The goal is to provide infrastructure for:

  1. Persistent, resumable shell sessions.
  2. Detailed logging of all commands, including timing, results, and output.
  3. Analysis of command behavior for ML systems, diagnostics, and real-time assistance.

Cypraea draws architectural inspiration from tmux and semantic goals from observability and telemetry systems.

Goals

  • Bash-compatible command behavior
  • Client-server architecture
  • Session-based shell state management
  • Commands persist through disconnects (like SSH dropouts)
  • Real-time command streaming and output
  • Comprehensive, always-on command logging
  • Future capability for behavioral analysis and assistance

Core Architecture

Cypraea consists of:

  • A daemon process (cypraeadd) running per user, managing all sessions.
  • A client frontend (cypraea) that connects to the daemon and attaches to a session.
  • Communication over a Unix domain socket using line-delimited JSON.

The daemon is responsible for:

  • Managing named shell sessions
  • Executing commands
  • Capturing and streaming stdout/stderr
  • Logging metadata and command output
  • Retaining session state (cwd, env, aliases, etc.)

Sessions

  • Sessions are per-user but multiple per user (like tmux).
  • Each session is identified by a numeric or later symbolic name.
  • Sessions contain their own state:
    • Current working directory
    • Environment variables
    • Aliases and other shell-local information
  • Sessions are created automatically when referenced.
  • Clients attach to sessions and may disconnect without terminating them.

Client-Server Communication

  • Communication happens over a Unix domain socket, at $XDG_RUNTIME_DIR/cypraea.sock.
  • Only accessible by the user, controlled via file permissions.
  • Messages are newline-delimited JSON, encoded in UTF-8.

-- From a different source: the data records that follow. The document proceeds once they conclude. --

$ cat src/instr_decode.sv
`timescale 1ns/1ps

module instr_decode (
  input  logic                                 clk,
  input  logic                                 rst_n,
  input  logic                                 req,
  input  logic [cpu_isa_pkg::instr_width-1:0]  instr,
  input  logic                                 ack,
  output logic [cpu_isa_pkg::reg_addr_width-1:0] rs_addr,
  output logic [cpu_isa_pkg::reg_addr_width-1:0] rt_addr,
  output logic [cpu_isa_pkg::reg_addr_width-1:0] rd,
  output cpu_isa_pkg::opcode_e                 op,
  output logic [cpu_isa_pkg::imm_width-1:0]    imm,
  output logic                                 operand_valid
);

  import cpu_isa_pkg::*;

  typedef enum logic [1:0] {
    st_idle,   // waiting for req
    st_read,   // read addresses out, regfile sampling them
    st_wait    // result in flight or handshake closing
  } decode_state_e;

  decode_state_e            state;
  logic [instr_width-1:0]   instr_q;   // held until back in idle
  logic                     accept;

  assign accept = (state == st_idle) && req;

  ////////////////////
  // handshake fsm
  ////////////////////
  always_ff @(posedge clk or negedge rst_n) begin
    if (!rst_n) begin
      state         <= st_idle;
      operand_valid <= 1'b0;
    end else begin
      operand_valid <= 1'b0;   // single cycle pulse
      case (state)
        st_idle: if (req) state <= st_read;
        st_read: begin
          operand_valid <= 1'b1;   // regfile outputs valid next cycle
          state         <= st_wait;
        end
        // wait for both req and ack low before taking another one
        st_wait: if (!req && !ack) state <= st_idle;
        default: state <= st_idle;
      endcase
    end
  end

  // instruction capture
  always_ff @(posedge clk) begin
    if (accept) instr_q <= instr;
  end

  ////////////////////
  // field split
  ////////////////////
  assign op      = opcode_e'(instr_q[op_lsb +: opcode_width]);
  assign rd      = instr_q[rd_lsb +: reg_addr_width];
  assign rs_addr = instr_q[rs_lsb +: reg_addr_width];
  assign rt_addr = instr_q[rt_lsb +: reg_addr_width];
  assign imm     = instr_q[imm_width-1:0];   // rt field sits in here too

endmodule

$ cat src/reg_file.sv
`timescale 1ns/1ps

module reg_file #(
  parameter int data_width = cpu_cfg_pkg::data_width,
  parameter int reg_count  = cpu_cfg_pkg::reg_count
) (
  input  logic                                   clk,
  input  logic                                   rst_n,
  input  logic [cpu_isa_pkg::reg_addr_width-1:0] rs_addr,
  input  logic [cpu_isa_pkg::reg_addr_width-1:0] rt_addr,
  output logic [data_width-1:0]                  rs_data,
  output logic [data_width-1:0]                  rt_data,
  input  logic                                   wr_en,
  input  logic [cpu_isa_pkg::reg_addr_width-1:0] wr_addr,
  input  logic [data_width-1:0]                  wr_data
);

  import cpu_isa_pkg::*;

  // r0 index, writes to it are dropped
  localparam logic [reg_addr_width-1:0] zero_reg = '0;

  logic [data_width-1:0] regs [reg_count];
  logic                  wr_ok;

  assign wr_ok = wr_en && (wr_addr != zero_reg);

  ////////////////////
  // write port
  ////////////////////

  // whole array cleared on reset, so r0 starts and stays at zero
  always_ff @(posedge clk or negedge rst_n) begin
    if (!rst_n) begin
      for (int i = 0; i < reg_count; i++) begin
        regs[i] <= '0;
      end
    end else if (wr_ok) begin
      regs[wr_addr] <= wr_data;
    end
  end

  ////////////////////
  // read ports
  ////////////////////

  // sampled every edge, same edge write gives the old word
  always_ff @(posedge clk) begin
    rs_data <= regs[rs_addr];
    rt_data <= regs[rt_addr];
  end

endmodule

$ cat src/result_writeback.sv
`timescale 1ns/1ps

module result_writeback #(
  parameter int data_width = cpu_cfg_pkg::data_width
) (
  input  logic                                   clk,
  input  logic                                   rst_n,
  input  logic                                   exec_valid,
  input  logic [data_width-1:0]                  exec_result,
  input  logic [cpu_isa_pkg::reg_addr_width-1:0] exec_dst,
  input  logic                                   exec_write,
  input  logic                                   req,
  output logic                                   wr_en,
  output logic [cpu_isa_pkg::reg_addr_width-1:0] wr_addr,
  output logic [data_width-1:0]                  wr_data,
  output logic                                   ack,
  output logic [data_width-1:0]                  result_data,
  output logic [cpu_isa_pkg::reg_addr_width-1:0] result_dst
);

  ////////////////////
  // regfile write
  ////////////////////

  // write lands on the same edge that raises ack
  assign wr_en   = exec_valid & exec_write;
  assign wr_addr = exec_dst;
  assign wr_data = exec_result;

  ////////////////////
  // result and ack
  ////////////////////
  always_ff @(posedge clk or negedge rst_n) begin
    if (!rst_n) begin
      ack         <= 1'b0;
      result_data <= '0;
      result_dst  <= '0;
    end else if (exec_valid) begin
      // shown even for r0 or a no-op, the regfile just ignores it
      ack         <= 1'b1;
      result_data <= exec_result;
      result_dst  <= exec_dst;
    end else if (!req) begin
      ack <= 1'b0;   // four phase, drop once req seen low
    end
  end

endmodule

$ cat config.mk
export PLATFORM = sky130hd
export DESIGN_NAME = cpu_core
export DESIGN_NICKNAME = d
export VERILOG_FILES = /design/src/cpu_cfg_pkg.sv /design/src/cpu_isa_pkg.sv /design/src/alu_execute.sv /design/src/cpu_core.sv /design/src/instr_decode.sv /design/src/reg_file.sv /design/src/result_writeback.sv
export SDC_FILE = /design/constraint.sdc
export NUM_CORES = 1
export LEC_CHECK = 0
export ABC_CLOCK_PERIOD_IN_PS = 5400
export BUFFER_PORTS_ARGS = -buffer_cell sky130_fd_sc_hd__buf_2
export CAP_MARGIN = 25
export CORE_ASPECT_RATIO = 1.4
export CORE_MARGIN = 2
export CORE_UTILIZATION = 63
export DETAILED_ROUTE_END_ITERATION = 16
export PLACE_DENSITY = 0.87
export SLEW_MARGIN = 5
export SYNTH_ARGS = -nofsm -noshare
export SYNTH_HDL_FRONTEND = slang
export SYNTH_SLANG_ARGS = --single-unit
$ cat constraint.sdc
create_clock -name clk -period 5.4 [get_ports clk]
set_input_delay 1.08 -clock clk [delete_from_list [all_inputs] [get_ports clk]]
set_output_delay 1.08 -clock clk [all_outputs]
set_load 0.03 [all_outputs]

Example Request (client → server):

{ "type": "run_command", "session": "1", "cmd": "ls -la", "cwd": "/tmp", "env": { "FOO": "bar" } }

Example Response (server → client):

{ "type": "stdout", "data": "file1.txt\n" }
{ "type": "stderr", "data": "warning: something\n" }
{ "type": "exit", "code": 0 }
  • Output is streamed in real time.
  • Messages may be chunked arbitrarily.

Command Execution

  • Commands are run using tokio::process::Command.
  • stdout and stderr are piped back to the client in real time.
  • Command output is also captured for logging.
  • Execution occurs within the context of the session (cwd, env, etc.).
  • Support for concurrent execution of commands across sessions and clients.

Logging System

  • Logs are stored in a SQLite database at $XDG_DATA_HOME/cypraea/log.sqlite.
  • Every command execution is logged, including:
    • Timestamps (start/end)
    • Duration
    • Command text
    • Working directory
    • Environment (optional, partial)
    • Exit code
    • stdout and stderr output

Example table schema:

CREATE TABLE commands (
  id INTEGER PRIMARY KEY,
  session TEXT,
  timestamp_start DATETIME,
  timestamp_end DATETIME,
  duration_ms INTEGER,
  cmd TEXT,
  cwd TEXT,
  exit_code INTEGER,
  stdout TEXT,
  stderr TEXT
);
  • Logging is always on.
  • Output size may be truncated or compressed in future versions.
  • No retention or cleanup policy yet (by design).

Security

  • Access to the daemon is limited to the user by standard Unix file permissions.
  • No multi-user access is allowed or supported.
  • Future: socket authentication and encryption can be explored.

Implementation Stack

  • Language: Rust
  • Async Runtime: Tokio
  • IPC: Unix domain sockets via tokio::net::UnixStream
  • Message Serialization: serde_json
  • Command Parsing: shell-words
  • Logging: SQLite using rusqlite

Future Ideas

  • Terminal emulator integration or attach/detach model
  • Web dashboard or analytics viewer
  • Error recognition and command recommendations
  • LSP integration for intelligent shell completions
  • Integration with OpenTelemetry or observability pipelines
  • Plugin system and event hooks

Summary

Cypraea is a shell for users and systems that want to learn from what happens at the command line. With real-time execution, logging, and stateful sessions, it serves as a durable, intelligent layer between user behavior and system insight.